Cannot apply both PEFT QLoRA and DeepSpeed ZeRO3
System Info
- `Accelerate` version: 0.33.0
- Platform: Linux-5.15.133+-x86_64-with-glibc2.35
- `accelerate` bash location: /opt/conda/bin/accelerate
- Python version: 3.10.14
- Numpy version: 1.25.2
- PyTorch version (GPU?): 2.2.0+cu121 (True)
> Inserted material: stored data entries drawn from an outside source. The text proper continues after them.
$ cat src/logic/btc_pkg.sv
/*
  Shared constants for the block transfer channel: processor command codes,
  byte-bus control codes, device status bits and the channel's own address.
  Assumes nothing beyond a SystemVerilog compiler.
*/
package btc_pkg;

  // ------------------------------------------------------------
  // processor-side control codes (ctl byte)
  // ------------------------------------------------------------
  localparam logic [7:0] CTL_NONE    = 8'h00;
  localparam logic [7:0] CTL_ADDR    = 8'h01; // data lines carry address
  localparam logic [7:0] CTL_DATA_WR = 8'h02; // processor writes a byte
  localparam logic [7:0] CTL_DATA_RD = 8'h04; // processor reads a byte
  localparam logic [7:0] CTL_CMD     = 8'h08; // command byte
  localparam logic [7:0] CTL_STATUS  = 8'h10; // status request

  // ------------------------------------------------------------
  // channel command byte fields and codes
  // ------------------------------------------------------------
  localparam logic [7:0] CMD_STOP    = 8'h00;
  localparam logic [7:0] CMD_DIR_IN  = 8'h01; // device to memory
  localparam logic [7:0] CMD_DIR_OUT = 8'h02; // memory to device
  localparam logic [7:0] CMD_GO      = 8'h04;
  localparam logic [7:0] CMD_SEL_FH  = 8'h10; // next data byte: final hi
  localparam logic [7:0] CMD_SEL_FL  = 8'h11;
  localparam logic [7:0] CMD_SEL_AH  = 8'h12;
  localparam logic [7:0] CMD_SEL_AL  = 8'h13;

  // ------------------------------------------------------------
  // device status bits and counts
  // ------------------------------------------------------------
  localparam int         STAT_BUSY_BIT = 4;
  localparam logic [7:0] STAT_FAIL_MSK = 8'hE0; // bits 7..5
  localparam int         MAX_DEVICES   = 25;
  localparam logic [7:0] CHAN_ADDR     = 8'hF0; // channel's own address

endpackage : btc_pkg

$ cat src/logic/btc_bus_if.sv
/*
  Carrier joining the channel and a device controller over the byte bus.
  Assumes both ends run on the same clock.
*/
`timescale 1ns/100ps
`default_nettype none
interface btc_bus_if;
  logic [7:0] data_out;   // channel to controllers
  logic [7:0] data_in;    // controllers to channel
  logic [7:0] ctl;        // control lines
  logic       hs_reply;   // handshake_reply
  logic       irq_line;   // interrupt_request_line
  logic       sys_clear;  // system_clear

  modport chan (output data_out, output ctl, output sys_clear,
                input data_in, input hs_reply, input irq_line);
  modport ctrl (input data_out, input ctl, input sys_clear,
                output data_in, output hs_reply, output irq_line);
endinterface : btc_bus_if
`default_nettype wire

$ cat src/logic/btc_addr_unit.sv
/*
  Current address counter and final address register with compare.
  Assumes the channel supplies one-cycle load and increment strobes.
*/
`timescale 1ns/100ps
`default_nettype none
module btc_addr_unit
  import btc_pkg::*;
(
  // clock and reset
  input  wire logic        clk_i,
  input  wire logic        rst_i,
  // byte loads
  input  wire logic [7:0]  byte_i,
  input  wire logic [3:0]  load_i,   // fh, fl, ah, al
  input  wire logic        inc_i,
  // state
  output logic [15:0] cur_o,
  output logic [15:0] fin_o,
  output logic        match_o,
  output logic        carry_o
);
  logic [15:0] cur_reg;
  logic [15:0] fin_reg;
  logic [16:0] cur_sum;

  assign cur_sum = {1'b0, cur_reg} + 17'h00001;
  assign cur_o   = cur_reg;
  assign fin_o   = fin_reg;
  assign match_o = (cur_reg == fin_reg);
  // carry of the pending step, so the sequencer ends in the cycle the counter wraps to 0000
  assign carry_o = cur_sum[16];

  // ----------------------------------------------------------
  // registers: bytewise loads, increment
  // ----------------------------------------------------------
  always_ff @(posedge clk_i) begin
    if (rst_i) begin
      cur_reg   <= 16'h0000;
      fin_reg   <= 16'h0000;
    end else begin
      if (load_i[3]) fin_reg[15:8] <= byte_i;
      if (load_i[2]) fin_reg[7:0]  <= byte_i;
      if (load_i[1]) cur_reg[15:8] <= byte_i;
      if (load_i[0]) cur_reg[7:0]  <= byte_i;
      if (load_i == 4'h0 && inc_i)
        cur_reg <= cur_sum[15:0];
    end
  end
endmodule : btc_addr_unit
`default_nettype wire

$ cat src/logic/btc_channel.sv
/*
  Block transfer channel end: processor byte port, memory port, and the
  channel side of the device byte bus.
  Assumes the memory answers a granted request within bounded time, and the
  processor ports are on the channel clock.
*/
`timescale 1ns/100ps
`default_nettype none
module btc_channel
  import btc_pkg::*;
(
  // clock and reset
  input  wire logic        CLK_I,
  input  wire logic        SYS_RST_I,
  // processor i/o bus
  input  wire logic [7:0]  PROC_DATA_I,
  input  wire logic [7:0]  PROC_CTL_I,
  output logic [7:0]       PROC_DATA_O,
  output logic             PROC_REPLY_O,
  output logic             PROC_IRQ_O,
  // high-speed memory bus
  output logic             MEM_REQ_O,
  input  wire logic        MEM_GNT_I,
  output logic             MEM_WE_O,
  output logic [15:0]      MEM_ADDR_O,
  output logic [15:0]      MEM_WDATA_O,
  input  wire logic [15:0] MEM_RDATA_I,
  input  wire logic        MEM_DONE_I,
  // device byte bus
  btc_bus_if.chan          bus
);
  typedef enum logic [3:0] {
    ST_IDLE  = 4'h0, ST_MREQ = 4'h1, ST_MWAIT = 4'h2, ST_STAT = 4'h3,
    ST_SWAIT = 4'h4, ST_XFER = 4'h5, ST_XWAIT = 4'h6, ST_INC  = 4'h7,
    ST_DONE  = 4'h8
  } btc_state_t;

  btc_state_t  state_reg, state_next;
  logic        addressed_reg, dir_out_reg, stop_reg, first_reg, irq_reg;
  logic [1:0]  sel_reg;       // pending address-byte destination
  logic        sel_vld_reg;
  logic        idx_reg;       // byte lane used from word buffer
  logic [15:0] memory_word_buffer_reg;
  logic [7:0]  pdata_reg, bdata_reg, bctl_reg;
  logic        preply_reg, mreq_reg, mwe_reg, clr_reg;
  logic        irq_out_reg;
  logic [2:0]  hs_sync, irq_sync;
  logic [15:0] cur, fin;
  logic        match, carry;
  logic [3:0]  ld;

  // synchronised pin inputs: stages 1 and 2 must both be high
  wire hs_ok    = hs_sync[1] & hs_sync[2];
  wire irq_pin  = irq_sync[1] & irq_sync[2];
  wire busy     = (state_reg != ST_IDLE) && (state_reg != ST_DONE);
  wire is_addr  = PROC_CTL_I == CTL_ADDR;
  // own address stays off the device bus: the controller keeps its selection
  wire own_addr = is_addr && (PROC_DATA_I == CHAN_ADDR);
  wire is_cmd   = addressed_reg && (PROC_CTL_I == CTL_CMD);
  wire is_wr    = addressed_reg && (PROC_CTL_I == CTL_DATA_WR);
  wire is_rd    = addressed_reg && (PROC_CTL_I == CTL_DATA_RD);
  wire is_stat  = addressed_reg && (PROC_CTL_I == CTL_STATUS);
  wire go_cmd   = is_cmd && !busy && PROC_DATA_I == CMD_GO;
  wire stop_cmd = is_cmd && busy && PROC_DATA_I == CMD_STOP;
  wire fail     = |(bus.data_in & STAT_FAIL_MSK);
  wire dev_busy = bus.data_in[STAT_BUSY_BIT];
  wire in_mem   = (state_reg == ST_MREQ) || (state_reg == ST_MWAIT);
  wire stop_now = (stop_reg || stop_cmd) && !in_mem;

  // address byte loads ignored while busy
  assign ld = (is_wr && sel_vld_reg && !busy) ?
              (4'h8 >> sel_reg) : 4'h0;

  btc_addr_unit u_addr (
    .clk_i   (CLK_I),
    .rst_i   (SYS_RST_I),
    .byte_i  (PROC_DATA_I),
    .load_i  (ld),
    .inc_i   (state_reg == ST_INC),
    .cur_o   (cur),
    .fin_o   (fin),
    .match_o (match),
    .carry_o (carry)
  );

  // ----------------------------------------------------------
  // transfer sequencer
  // ----------------------------------------------------------
  always_comb begin
    state_next = state_reg;
    unique case (state_reg)
      ST_IDLE:  if (go_cmd) state_next = dir_out_reg ? ST_MREQ : ST_STAT;
      ST_MREQ:  if (MEM_GNT_I) state_next = ST_MWAIT;
      ST_MWAIT: if (MEM_DONE_I) begin
                  if (stop_reg) state_next = ST_DONE;
                  else if (dir_out_reg) state_next = ST_STAT;
                  else if (match) state_next = ST_DONE;
                  else state_next = ST_INC;
                end
      // wait for the last reply to fall, so a stale one is never taken
      ST_STAT:  if (stop_now) state_next = ST_DONE;
                else if (!hs_ok) state_next = ST_SWAIT;
      ST_SWAIT: if (stop_now) state_next = ST_DONE;
                else if (hs_ok && !dev_busy)
                  state_next = fail ? ST_DONE : ST_XFER;
      ST_XFER:  if (stop_now) state_next = ST_DONE;
                else if (!hs_ok) state_next = ST_XWAIT;
      ST_XWAIT: if (stop_now) state_next = ST_DONE;
                else if (hs_ok) begin
                  if (!dir_out_reg && (match || idx_reg))
                    state_next = ST_MREQ;
                  else if (match) state_next = ST_DONE;
                  else state_next = ST_INC;
                end
      ST_INC:   if (carry || stop_now) state_next = ST_DONE;
                else if (dir_out_reg && cur[0] == 1'b1)
                  state_next = ST_MREQ;           // odd byte: word used
                else state_next = ST_STAT;
      ST_DONE:  state_next = ST_IDLE;
      default:  state_next = ST_IDLE;
    endcase
  end

  // ----------------------------------------------------------
  // state and control registers
  // ----------------------------------------------------------
  always_ff @(posedge CLK_I) begin
    if (SYS_RST_I) begin
      state_reg <= ST_IDLE;
      addressed_reg <= 1'b0;
      dir_out_reg <= 1'b0;
      stop_reg <= 1'b0;
      first_reg <= 1'b0;
      irq_reg <= 1'b0;
      sel_reg <= 2'h0;
      sel_vld_reg <= 1'b0;
      hs_sync <= 3'h0;
      irq_sync <= 3'h0;
    end else begin
      state_reg <= state_next;
      hs_sync <= {hs_sync[1:0], bus.hs_reply};
      irq_sync <= {irq_sync[1:0], bus.irq_line};
      if (is_addr) addressed_reg <= (PROC_DATA_I == CHAN_ADDR);
      if (is_cmd && !busy) begin
        if (PROC_DATA_I == CMD_DIR_OUT) dir_out_reg <= 1'b1;
        if (PROC_DATA_I == CMD_DIR_IN) dir_out_reg <= 1'b0;
        if (PROC_DATA_I[7:4] == CMD_SEL_FH[7:4]) begin
          sel_reg <= PROC_DATA_I[1:0];
          sel_vld_reg <= 1'b1;
        end
      end
      if (ld != 4'h0) sel_vld_reg <= 1'b0;
      // readout gives the high byte first, then the low byte
      if (state_next == ST_DONE) first_reg <= 1'b1;
      else if (is_rd && preply_reg) first_reg <= 1'b0;
      stop_reg <= busy && (stop_reg || stop_cmd);
      // raise wins over acknowledge in the same cycle
      if (state_next == ST_DONE) irq_reg <= 1'b1;
      else if (is_stat) irq_reg <= 1'b0;
    end
  end

  // ----------------------------------------------------------
  // word buffer and byte steering
  // ----------------------------------------------------------
  always_ff @(posedge CLK_I) begin
    if (SYS_RST_I) begin
      memory_word_buffer_reg <= 16'h0000;
      idx_reg <= 1'b0;
    end else begin
      if (state_reg == ST_MWAIT && MEM_DONE_I && dir_out_reg)
        memory_word_buffer_reg <= MEM_RDATA_I;
      if (state_reg == ST_XWAIT && hs_ok && !dir_out_reg) begin
        if (cur[0]) memory_word_buffer_reg[7:0] <= bus.data_in;
        else memory_word_buffer_reg[15:8] <= bus.data_in;
      end
      idx_reg <= cur[0];
    end
  end

  // ----------------------------------------------------------
  // output drivers, all registered
  // ----------------------------------------------------------
  always_ff @(posedge CLK_I) begin
    if (SYS_RST_I) begin
      pdata_reg <= 8'h00;
      preply_reg <= 1'b0;
      bdata_reg <= 8'h00;
      bctl_reg <= 8'h00;
      mreq_reg <= 1'b0;
      mwe_reg <= 1'b0;
      clr_reg <= 1'b1;
      irq_out_reg <= 1'b0;
    end else begin
      clr_reg <= 1'b0;
      irq_out_reg <= irq_reg | irq_pin;
      mreq_reg <= in_mem && state_next != ST_DONE && state_next != ST_IDLE
                  && !(state_reg == ST_MWAIT && MEM_DONE_I);
      mwe_reg <= !dir_out_reg;
      preply_reg <= (addressed_reg && PROC_CTL_I != CTL_NONE) ||
                    (!addressed_reg && hs_ok);
      if (is_stat)   // device status with busy bit forced low
        pdata_reg <= bus.data_in & ~(8'h01 << STAT_BUSY_BIT);
      else if (is_rd)
        pdata_reg <= first_reg ? cur[15:8] : cur[7:0];
      else pdata_reg <= bus.data_in;
      if (!addressed_reg && !busy && !own_addr) begin
        bdata_reg <= PROC_DATA_I;
        bctl_reg <= PROC_CTL_I;
      end else if (state_reg == ST_SWAIT) begin
        bctl_reg <= CTL_STATUS;
      end else if (state_reg == ST_XWAIT) begin
        bctl_reg <= dir_out_reg ? CTL_DATA_WR : CTL_DATA_RD;
        bdata_reg <= cur[0] ? memory_word_buffer_reg[7:0]
                            : memory_word_buffer_reg[15:8];
      end else bctl_reg <= CTL_NONE;
    end
  end

  assign PROC_DATA_O  = pdata_reg;
  assign PROC_REPLY_O = preply_reg;
  assign PROC_IRQ_O   = irq_out_reg;
  assign MEM_REQ_O    = mreq_reg;
  assign MEM_WE_O     = mwe_reg;
  assign MEM_ADDR_O   = {cur[15:1], 1'b0};
  assign MEM_WDATA_O  = memory_word_buffer_reg;
  assign bus.data_out  = bdata_reg;
  assign bus.ctl       = bctl_reg;
  assign bus.sys_clear = clr_reg;
endmodule : btc_channel
`default_nettype wire

$ cat src/flat_wrapper.sv
// flat-port wrapper written by rule: the top's interface ports become plain ports
module btc_channel_flat import btc_pkg::*;
  (CLK_I, SYS_RST_I, PROC_DATA_I, PROC_CTL_I, PROC_DATA_O, PROC_REPLY_O, PROC_IRQ_O, MEM_REQ_O, MEM_GNT_I, MEM_WE_O, MEM_ADDR_O, MEM_WDATA_O, MEM_RDATA_I, MEM_DONE_I, bus_data_out, bus_ctl, bus_sys_clear, bus_data_in, bus_hs_reply, bus_irq_line);
  btc_bus_if bus_i ();
  input  wire logic CLK_I;
  input  wire logic SYS_RST_I;
  input  wire logic [7:0] PROC_DATA_I;
  input  wire logic [7:0] PROC_CTL_I;
  output logic [7:0] PROC_DATA_O;
  output logic PROC_REPLY_O;
  output logic PROC_IRQ_O;
  output logic MEM_REQ_O;
  input  wire logic MEM_GNT_I;
  output logic MEM_WE_O;
  output logic [15:0] MEM_ADDR_O;
  output logic [15:0] MEM_WDATA_O;
  input  wire logic [15:0] MEM_RDATA_I;
  input  wire logic MEM_DONE_I;
  output wire logic [$bits(bus_i.data_out)-1:0] bus_data_out;
  output wire logic [$bits(bus_i.ctl)-1:0] bus_ctl;
  output wire logic [$bits(bus_i.sys_clear)-1:0] bus_sys_clear;
  input wire logic [$bits(bus_i.data_in)-1:0] bus_data_in;
  input wire logic [$bits(bus_i.hs_reply)-1:0] bus_hs_reply;
  input wire logic [$bits(bus_i.irq_line)-1:0] bus_irq_line;
  assign bus_data_out = bus_i.data_out;
  assign bus_ctl = bus_i.ctl;
  assign bus_sys_clear = bus_i.sys_clear;
  assign bus_i.data_in = bus_data_in;
  assign bus_i.hs_reply = bus_hs_reply;
  assign bus_i.irq_line = bus_irq_line;
  btc_channel u_core (.CLK_I(CLK_I), .SYS_RST_I(SYS_RST_I), .PROC_DATA_I(PROC_DATA_I), .PROC_CTL_I(PROC_CTL_I), .PROC_DATA_O(PROC_DATA_O), .PROC_REPLY_O(PROC_REPLY_O), .PROC_IRQ_O(PROC_IRQ_O), .MEM_REQ_O(MEM_REQ_O), .MEM_GNT_I(MEM_GNT_I), .MEM_WE_O(MEM_WE_O), .MEM_ADDR_O(MEM_ADDR_O), .MEM_WDATA_O(MEM_WDATA_O), .MEM_RDATA_I(MEM_RDATA_I), .MEM_DONE_I(MEM_DONE_I), .bus(bus_i));
endmodule
$ cat config.mk
export PLATFORM = sky130hd
export DESIGN_NAME = btc_channel_flat
export DESIGN_NICKNAME = d
export VERILOG_FILES = /design/src/logic/btc_pkg.sv /design/src/logic/btc_bus_if.sv /design/src/logic/btc_addr_unit.sv /design/src/logic/btc_channel.sv /design/src/flat_wrapper.sv
export SDC_FILE = /design/constraint.sdc
export NUM_CORES = 1
export LEC_CHECK = 0
export BUFFER_PORTS_ARGS = -buffer_cell sky130_fd_sc_hd__buf_4
export CORE_MARGIN = 4
export CORE_UTILIZATION = 44
export CTS_BUF_LIST = sky130_fd_sc_hd__clkbuf_16
export CTS_CLUSTER_DIAMETER = 60
export DETAILED_ROUTE_END_ITERATION = 8
export GPL_ROUTABILITY_DRIVEN = 0
export HOLD_SLACK_MARGIN = 0.12
export PLACE_DENSITY = 0.69
export SETUP_SLACK_MARGIN = 0.4
export SYNTH_ARGS = -nofsm -noshare
export SYNTH_HDL_FRONTEND = slang
export SYNTH_SLANG_ARGS = --single-unit
$ cat constraint.sdc
create_clock -name CLK_I -period 1.65 [get_ports CLK_I]
set_input_delay 0.0825 -clock CLK_I [delete_from_list [all_inputs] [get_ports CLK_I]]
set_output_delay 0.0825 -clock CLK_I [all_outputs]
set_load 0.1 [all_outputs]
[After elaboration in Yosys (flattened, before gate mapping)]
Index checks and enable logic that the tools add are counted.
Cells by class
  $add $sub $neg: 1
  reduce and logical (&&, ||, !) cells: 61
  mux-type cells: 46
  shift operators: 1
  bitwise operators: 3
  eq/ne operators: 22
Operator list (number)
  2-to-1 mux 8 bit: 14
  2-to-1 mux 4 bit: 18
  2-to-1 mux 16 bit: 3
  case mux 4 bit (8 select lines): 1
  logical AND 1 bit: 30
  adder 16 x 1 -> 17 bit, second input constant: 1
  == test 16 bit: 1
  == test 4 x 3 -> 1 bit, second input constant: 4
  == test 8 x 1 -> 1 bit, second input constant: 2
  == test 8 x 2 -> 1 bit, second input constant: 2
  == test 8 x 3 -> 1 bit, second input constant: 2
  nonzero test 2 bit: 6
  nonzero test 4 bit: 3
  == test 4 x 1 -> 1 bit, second input constant: 2
  == test 4 x 2 -> 1 bit, second input constant: 2
  == test 8 x 4 -> 1 bit, second input constant: 1
  == test 8 x 5 -> 1 bit, second input constant: 1
  == test 8 bit, second input constant: 1
  zero test 4 bit: 2
  zero test 8 bit: 1
  inequality test 4 bit, second input constant: 2
  nonzero test 8 bit: 1
  zero test 1 bit: 7
  2-to-1 mux 1 bit: 7
  other kinds (11): 20
Storage, ports and cells
  word-level logic and storage cells: 159
  output and inout bits: 61
  bits in registers: 96

[Longest topological paths before layout]
  depth after elaboration: 13
  mapped depth: 8
  depth with buffers taken out: 6

[Cells and area by module]
A second synthesis with hierarchy kept.
Second synthesis, totals
  cell total of the unflattened synthesis: 537
  area total of the unflattened synthesis: 4933.5 sq um
By module, submodules not included
  btc_channel: area each 3193.1 sq um, seq. area each 1281.2 sq um, instances 1, cells each 343
  btc_addr_unit: area each 1740.4 sq um, seq. area each 640.6 sq um, instances 1, cells each 194

[Worst setup path before layout]
No wires, ideal clock.
  path kind: register -> register
  start point: reg u_core.u_addr.cur_reg[11], in the netlist u_core.u_addr.cur_o[11]
  end point: reg u_core.state_reg[1]
  library setup time: 138 ps
  stages on the path, launching flop included: 8
  path slack: -198 ps
  period minus slack after synthesis: 1848 ps
  data arrival time: 1710 ps
  path through: dfxtp_1 clkbuf_1 xnor2_1 nand4_1 nor4_1 nor2_1 o31ai_1 o311ai_2
On the way
  longest elaborated chain between the ends: 7
RTL lines
  from (decl): line btc_addr_unit.sv:23  | logic [15:0] cur_reg;
  from (signal assigned): line btc_addr_unit.sv:44  | if (load_i[1]) cur_reg[15:8] <= byte_i;
  from (signal assigned): line btc_addr_unit.sv:47  | cur_reg <= cur_sum[15:0];
  parallel branches: the longest is 6 deep, another holds adder 16 x 1 -> 17 bit
  case mux 4 bit (8 select lines) *: line btc_channel.sv:91  | unique case (state_reg)
  to (signal assigned): line btc_channel.sv:140  | state_reg <= state_next;
  to (decl): line btc_channel.sv:38  | btc_state_t state_reg, state_next;
Every way passes the cells marked *.
A chain may end at the register's enable or synchronous reset.

[Worst setup path after layout]
  start point: reg u_core.state_reg[2]
  end point: reg u_core.state_reg[1]
On the way
  longest elaborated chain between the ends: 9
RTL lines
  inequality test 4 bit / nonzero test 4 bit (equally long branches): line btc_channel.sv:55  | wire busy = (state_reg != ST_IDLE) && (state_reg != ST_DONE);
  logical AND 1 bit: line btc_channel.sv:55
  logical AND 1 bit (2 in a row): line btc_channel.sv:64  | wire stop_cmd = is_cmd && busy && PROC_DATA_I == CMD_STOP;
  logical OR 1 bit: line btc_channel.sv:68  | wire stop_now = (stop_reg || stop_cmd) && !in_mem;
  logical AND 1 bit: line btc_channel.sv:68
  logical OR 1 bit: line btc_channel.sv:115  | ST_INC: if (carry || stop_now) state_next = ST_DONE;
  2-to-1 mux 4 bit: line btc_channel.sv:115
  case mux 4 bit (8 select lines) *: line btc_channel.sv:91
Every way passes the cells marked *; elsewhere a longest branch is shown, timed or not.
- PyTorch XPU available: False
- PyTorch NPU available: False
- PyTorch MLU available: False
- PyTorch MUSA available: False
- System RAM: 1842.60 GB
- GPU type: NVIDIA H100 80GB HBM3
- `Accelerate` default config:
- compute_environment: LOCAL_MACHINE
- distributed_type: NO
- mixed_precision: no
- use_cpu: True
- debug: False
- num_processes: 1
- machine_rank: 0
- num_machines: 1
- rdzv_backend: static
- same_network: False
- main_training_function: main
- enable_cpu_affinity: False
- downcast_bf16: False
- tpu_use_cluster: False
- tpu_use_sudo: False
Who can help?
@stevhliu
Information
- [ ] The official example scripts
- [ ] My own modified scripts
Tasks
- [ ] An officially supported task in the
examplesfolder - [ ] My own task or dataset (give details below)
Reproduction
This line model = AutoModelForCausalLM.from_pretrained("meta-llama/Meta-Llama-3.1-405B-Instruct", ...) throws CUDA OOM, because the parameters are not partitoned, but copied across the GPUs.
command
accelerate launch --config_file zero3_config.yaml pretrain.py --num_processes=8 --multi_gpu
pretrain.py
...
bnb_config = BitsAndBytesConfig(
load_in_4bit=True,
# bnb_4bit_quant_type="nf4",
bnb_4bit_compute_dtype=torch.bfloat16,
bnb_4bit_use_double_quant=True,
bnb_4bit_quant_storage=torch.bfloat16,
)
model = AutoModelForCausalLM.from_pretrained(
"meta-llama/Meta-Llama-3.1-405B-Instruct",
quantization_config=bnb_config,
torch_dtype=torch.bfloat16,
trust_remote_code=True,
)
...
zero3_config.yaml
compute_environment: LOCAL_MACHINE
debug: false
deepspeed_config:
deepspeed_multinode_launcher: standard
offload_optimizer_device: none
offload_param_device: none
zero3_init_flag: true
zero3_save_16bit_model: true
zero_stage: 3
distributed_type: DEEPSPEED
downcast_bf16: 'no'
machine_rank: 0
main_training_function: main
mixed_precision: bf16
num_machines: 1
num_processes: 8
rdzv_backend: static
same_network: true
tpu_env: []
tpu_use_cluster: false
tpu_use_sudo: false
use_cpu: false
Expected behavior
PEFT QLoRA (with BitsandBytes) and DeepSpeed ZeRO3 are both applied, so that model parameters are quantized and partitoned. I thought this should be working according to this post, but https://github.com/microsoft/DeepSpeed/issues/5819 says BitsandBytes quantization and ZeRO3 are not compatible. If this is the case, I find the above post quite misleading.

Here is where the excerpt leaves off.